In the records below, begin at the line that has "level_next = level_reg - 2'd1;" and stop after the line that has "export CAP_MARGIN = 20"; quote those lines verbatim and nothing more.
========
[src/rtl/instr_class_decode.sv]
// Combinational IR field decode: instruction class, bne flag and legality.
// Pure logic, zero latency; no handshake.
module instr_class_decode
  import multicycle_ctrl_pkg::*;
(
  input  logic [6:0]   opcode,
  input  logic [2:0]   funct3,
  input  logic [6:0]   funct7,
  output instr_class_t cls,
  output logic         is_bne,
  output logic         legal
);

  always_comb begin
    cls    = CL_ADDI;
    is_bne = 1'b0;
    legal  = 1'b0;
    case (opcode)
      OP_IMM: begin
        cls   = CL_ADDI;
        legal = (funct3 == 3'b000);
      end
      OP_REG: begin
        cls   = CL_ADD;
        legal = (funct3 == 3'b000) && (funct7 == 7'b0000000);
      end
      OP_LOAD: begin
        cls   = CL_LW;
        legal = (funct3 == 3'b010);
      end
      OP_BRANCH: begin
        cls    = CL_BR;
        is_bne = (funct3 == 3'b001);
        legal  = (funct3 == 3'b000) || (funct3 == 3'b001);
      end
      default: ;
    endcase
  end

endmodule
========
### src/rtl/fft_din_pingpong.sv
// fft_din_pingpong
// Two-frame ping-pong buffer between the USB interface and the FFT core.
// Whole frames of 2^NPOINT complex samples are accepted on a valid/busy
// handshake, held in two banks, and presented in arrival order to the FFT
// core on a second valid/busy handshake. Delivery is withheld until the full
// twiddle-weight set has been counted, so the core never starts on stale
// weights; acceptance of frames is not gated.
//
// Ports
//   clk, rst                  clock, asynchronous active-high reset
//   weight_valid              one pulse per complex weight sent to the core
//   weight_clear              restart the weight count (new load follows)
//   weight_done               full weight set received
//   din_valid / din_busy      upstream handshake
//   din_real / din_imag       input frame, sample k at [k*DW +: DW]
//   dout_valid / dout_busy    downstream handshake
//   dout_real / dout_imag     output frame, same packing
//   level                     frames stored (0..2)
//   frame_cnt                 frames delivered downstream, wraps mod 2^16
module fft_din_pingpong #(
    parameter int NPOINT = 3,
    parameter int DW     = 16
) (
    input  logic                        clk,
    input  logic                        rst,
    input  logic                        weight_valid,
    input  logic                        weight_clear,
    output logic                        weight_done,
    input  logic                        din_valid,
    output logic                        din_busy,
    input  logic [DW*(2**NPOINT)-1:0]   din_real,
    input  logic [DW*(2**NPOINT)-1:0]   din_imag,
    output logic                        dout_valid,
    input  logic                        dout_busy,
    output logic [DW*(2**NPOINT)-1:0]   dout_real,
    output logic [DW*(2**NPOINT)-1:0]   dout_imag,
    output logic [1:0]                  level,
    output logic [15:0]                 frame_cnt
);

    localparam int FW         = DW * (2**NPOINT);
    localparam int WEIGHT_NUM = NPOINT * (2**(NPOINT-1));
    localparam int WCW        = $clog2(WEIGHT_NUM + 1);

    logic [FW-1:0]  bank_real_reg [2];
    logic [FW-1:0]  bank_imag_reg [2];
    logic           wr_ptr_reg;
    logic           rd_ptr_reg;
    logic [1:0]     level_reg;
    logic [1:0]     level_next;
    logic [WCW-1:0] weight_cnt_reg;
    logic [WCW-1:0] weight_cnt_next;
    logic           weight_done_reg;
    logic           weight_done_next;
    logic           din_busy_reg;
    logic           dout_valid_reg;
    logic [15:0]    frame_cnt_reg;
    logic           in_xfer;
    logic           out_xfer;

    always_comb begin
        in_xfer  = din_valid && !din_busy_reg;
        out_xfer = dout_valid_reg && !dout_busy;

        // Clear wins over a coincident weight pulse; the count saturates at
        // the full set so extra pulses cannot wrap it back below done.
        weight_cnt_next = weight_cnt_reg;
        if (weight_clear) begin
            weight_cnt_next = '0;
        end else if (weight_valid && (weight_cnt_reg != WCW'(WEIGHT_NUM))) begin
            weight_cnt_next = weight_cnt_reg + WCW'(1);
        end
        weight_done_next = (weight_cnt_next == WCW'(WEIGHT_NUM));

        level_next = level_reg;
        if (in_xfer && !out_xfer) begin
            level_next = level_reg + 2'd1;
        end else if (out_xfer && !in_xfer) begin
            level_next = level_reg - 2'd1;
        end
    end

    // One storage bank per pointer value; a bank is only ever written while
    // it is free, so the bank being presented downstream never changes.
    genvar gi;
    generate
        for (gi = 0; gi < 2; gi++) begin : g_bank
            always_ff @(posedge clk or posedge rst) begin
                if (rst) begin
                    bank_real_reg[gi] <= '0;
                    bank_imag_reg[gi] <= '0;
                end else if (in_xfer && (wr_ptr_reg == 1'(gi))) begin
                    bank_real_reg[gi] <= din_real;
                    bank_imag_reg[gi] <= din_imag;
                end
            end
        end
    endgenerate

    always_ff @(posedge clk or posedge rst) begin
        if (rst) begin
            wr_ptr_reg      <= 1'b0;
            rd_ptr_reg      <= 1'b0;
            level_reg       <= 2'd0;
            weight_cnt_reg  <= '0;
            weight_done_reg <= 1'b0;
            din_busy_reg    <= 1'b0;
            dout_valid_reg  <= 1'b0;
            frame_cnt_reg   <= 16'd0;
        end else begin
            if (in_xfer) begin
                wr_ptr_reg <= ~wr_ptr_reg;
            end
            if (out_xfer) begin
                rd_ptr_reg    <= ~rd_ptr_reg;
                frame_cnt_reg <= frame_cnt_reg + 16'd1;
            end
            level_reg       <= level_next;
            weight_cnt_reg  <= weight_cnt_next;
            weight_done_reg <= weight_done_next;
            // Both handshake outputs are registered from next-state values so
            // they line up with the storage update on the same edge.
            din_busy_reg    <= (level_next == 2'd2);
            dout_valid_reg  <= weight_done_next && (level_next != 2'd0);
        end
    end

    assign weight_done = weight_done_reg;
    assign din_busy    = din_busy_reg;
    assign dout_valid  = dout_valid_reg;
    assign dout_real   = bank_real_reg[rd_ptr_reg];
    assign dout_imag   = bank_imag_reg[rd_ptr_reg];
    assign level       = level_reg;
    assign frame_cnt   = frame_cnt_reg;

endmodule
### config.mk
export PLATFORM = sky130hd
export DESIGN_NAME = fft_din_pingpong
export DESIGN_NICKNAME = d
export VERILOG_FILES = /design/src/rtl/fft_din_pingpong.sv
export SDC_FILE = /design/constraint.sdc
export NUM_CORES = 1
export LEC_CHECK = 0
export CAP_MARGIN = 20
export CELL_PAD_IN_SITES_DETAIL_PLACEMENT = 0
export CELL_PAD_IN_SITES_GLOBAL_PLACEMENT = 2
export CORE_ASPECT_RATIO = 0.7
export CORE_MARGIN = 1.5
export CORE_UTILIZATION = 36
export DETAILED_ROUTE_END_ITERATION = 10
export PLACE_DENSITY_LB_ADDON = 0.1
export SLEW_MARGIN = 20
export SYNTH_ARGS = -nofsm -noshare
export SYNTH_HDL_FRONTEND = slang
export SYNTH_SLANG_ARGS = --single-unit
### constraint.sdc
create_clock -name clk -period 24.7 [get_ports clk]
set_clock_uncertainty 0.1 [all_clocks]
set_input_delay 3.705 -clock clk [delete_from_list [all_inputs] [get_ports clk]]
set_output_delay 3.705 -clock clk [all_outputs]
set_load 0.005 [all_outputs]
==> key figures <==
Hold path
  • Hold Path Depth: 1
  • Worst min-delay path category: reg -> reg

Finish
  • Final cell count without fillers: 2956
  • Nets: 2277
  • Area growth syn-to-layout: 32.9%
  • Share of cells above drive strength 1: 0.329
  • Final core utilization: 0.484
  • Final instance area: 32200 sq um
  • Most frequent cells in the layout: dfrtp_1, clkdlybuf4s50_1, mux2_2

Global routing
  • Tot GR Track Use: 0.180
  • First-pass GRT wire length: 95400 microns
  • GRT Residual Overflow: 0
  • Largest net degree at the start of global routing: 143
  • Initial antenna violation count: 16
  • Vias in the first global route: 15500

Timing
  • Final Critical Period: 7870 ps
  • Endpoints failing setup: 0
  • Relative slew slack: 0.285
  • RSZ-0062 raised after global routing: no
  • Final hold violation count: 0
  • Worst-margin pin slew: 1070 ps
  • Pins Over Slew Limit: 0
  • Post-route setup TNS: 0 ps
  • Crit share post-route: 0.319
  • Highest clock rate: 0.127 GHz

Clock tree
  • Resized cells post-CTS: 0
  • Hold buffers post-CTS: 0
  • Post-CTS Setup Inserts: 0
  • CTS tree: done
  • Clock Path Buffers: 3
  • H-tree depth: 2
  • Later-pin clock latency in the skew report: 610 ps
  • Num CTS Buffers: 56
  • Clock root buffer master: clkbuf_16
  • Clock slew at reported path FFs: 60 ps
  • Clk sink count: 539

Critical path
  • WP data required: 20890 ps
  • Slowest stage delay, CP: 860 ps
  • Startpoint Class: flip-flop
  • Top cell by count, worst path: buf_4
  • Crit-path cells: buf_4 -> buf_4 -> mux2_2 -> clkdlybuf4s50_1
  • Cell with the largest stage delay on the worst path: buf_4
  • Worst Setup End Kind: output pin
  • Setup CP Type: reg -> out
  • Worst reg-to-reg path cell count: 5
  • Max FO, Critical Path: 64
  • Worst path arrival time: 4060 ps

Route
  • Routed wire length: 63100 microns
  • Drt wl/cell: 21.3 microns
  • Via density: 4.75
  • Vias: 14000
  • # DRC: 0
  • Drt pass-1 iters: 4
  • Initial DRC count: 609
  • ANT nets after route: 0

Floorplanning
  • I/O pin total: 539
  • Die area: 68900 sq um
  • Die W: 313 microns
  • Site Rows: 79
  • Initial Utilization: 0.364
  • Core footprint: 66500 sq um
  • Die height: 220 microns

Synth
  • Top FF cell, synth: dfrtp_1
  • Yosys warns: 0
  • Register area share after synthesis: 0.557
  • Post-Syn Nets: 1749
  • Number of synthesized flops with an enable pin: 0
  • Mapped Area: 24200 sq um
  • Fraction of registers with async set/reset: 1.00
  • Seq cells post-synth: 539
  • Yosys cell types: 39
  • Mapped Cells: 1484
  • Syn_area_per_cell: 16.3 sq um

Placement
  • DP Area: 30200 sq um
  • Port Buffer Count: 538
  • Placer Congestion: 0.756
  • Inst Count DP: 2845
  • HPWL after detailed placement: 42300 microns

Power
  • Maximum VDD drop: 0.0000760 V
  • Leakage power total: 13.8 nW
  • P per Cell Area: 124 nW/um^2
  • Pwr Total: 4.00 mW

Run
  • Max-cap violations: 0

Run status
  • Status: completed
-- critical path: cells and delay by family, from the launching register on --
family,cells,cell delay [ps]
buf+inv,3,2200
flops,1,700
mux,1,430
========
*EXPECTED OUTPUT*:
            level_next = level_reg - 2'd1;
        end
    end

    // One storage bank per pointer value; a bank is only ever written while
    // it is free, so the bank being presented downstream never changes.
    genvar gi;
    generate
        for (gi = 0; gi < 2; gi++) begin : g_bank
            always_ff @(posedge clk or posedge rst) begin
                if (rst) begin
                    bank_real_reg[gi] <= '0;
                    bank_imag_reg[gi] <= '0;
                end else if (in_xfer && (wr_ptr_reg == 1'(gi))) begin
                    bank_real_reg[gi] <= din_real;
                    bank_imag_reg[gi] <= din_imag;
                end
            end
        end
    endgenerate

    always_ff @(posedge clk or posedge rst) begin
        if (rst) begin
            wr_ptr_reg      <= 1'b0;
            rd_ptr_reg      <= 1'b0;
            level_reg       <= 2'd0;
            weight_cnt_reg  <= '0;
            weight_done_reg <= 1'b0;
            din_busy_reg    <= 1'b0;
            dout_valid_reg  <= 1'b0;
            frame_cnt_reg   <= 16'd0;
        end else begin
            if (in_xfer) begin
                wr_ptr_reg <= ~wr_ptr_reg;
            end
            if (out_xfer) begin
                rd_ptr_reg    <= ~rd_ptr_reg;
                frame_cnt_reg <= frame_cnt_reg + 16'd1;
            end
            level_reg       <= level_next;
            weight_cnt_reg  <= weight_cnt_next;
            weight_done_reg <= weight_done_next;
            // Both handshake outputs are registered from next-state values so
            // they line up with the storage update on the same edge.
            din_busy_reg    <= (level_next == 2'd2);
            dout_valid_reg  <= weight_done_next && (level_next != 2'd0);
        end
    end

    assign weight_done = weight_done_reg;
    assign din_busy    = din_busy_reg;
    assign dout_valid  = dout_valid_reg;
    assign dout_real   = bank_real_reg[rd_ptr_reg];
    assign dout_imag   = bank_imag_reg[rd_ptr_reg];
    assign level       = level_reg;
    assign frame_cnt   = frame_cnt_reg;

endmodule
### config.mk
export PLATFORM = sky130hd
export DESIGN_NAME = fft_din_pingpong
export DESIGN_NICKNAME = d
export VERILOG_FILES = /design/src/rtl/fft_din_pingpong.sv
export SDC_FILE = /design/constraint.sdc
export NUM_CORES = 1
export LEC_CHECK = 0
export CAP_MARGIN = 20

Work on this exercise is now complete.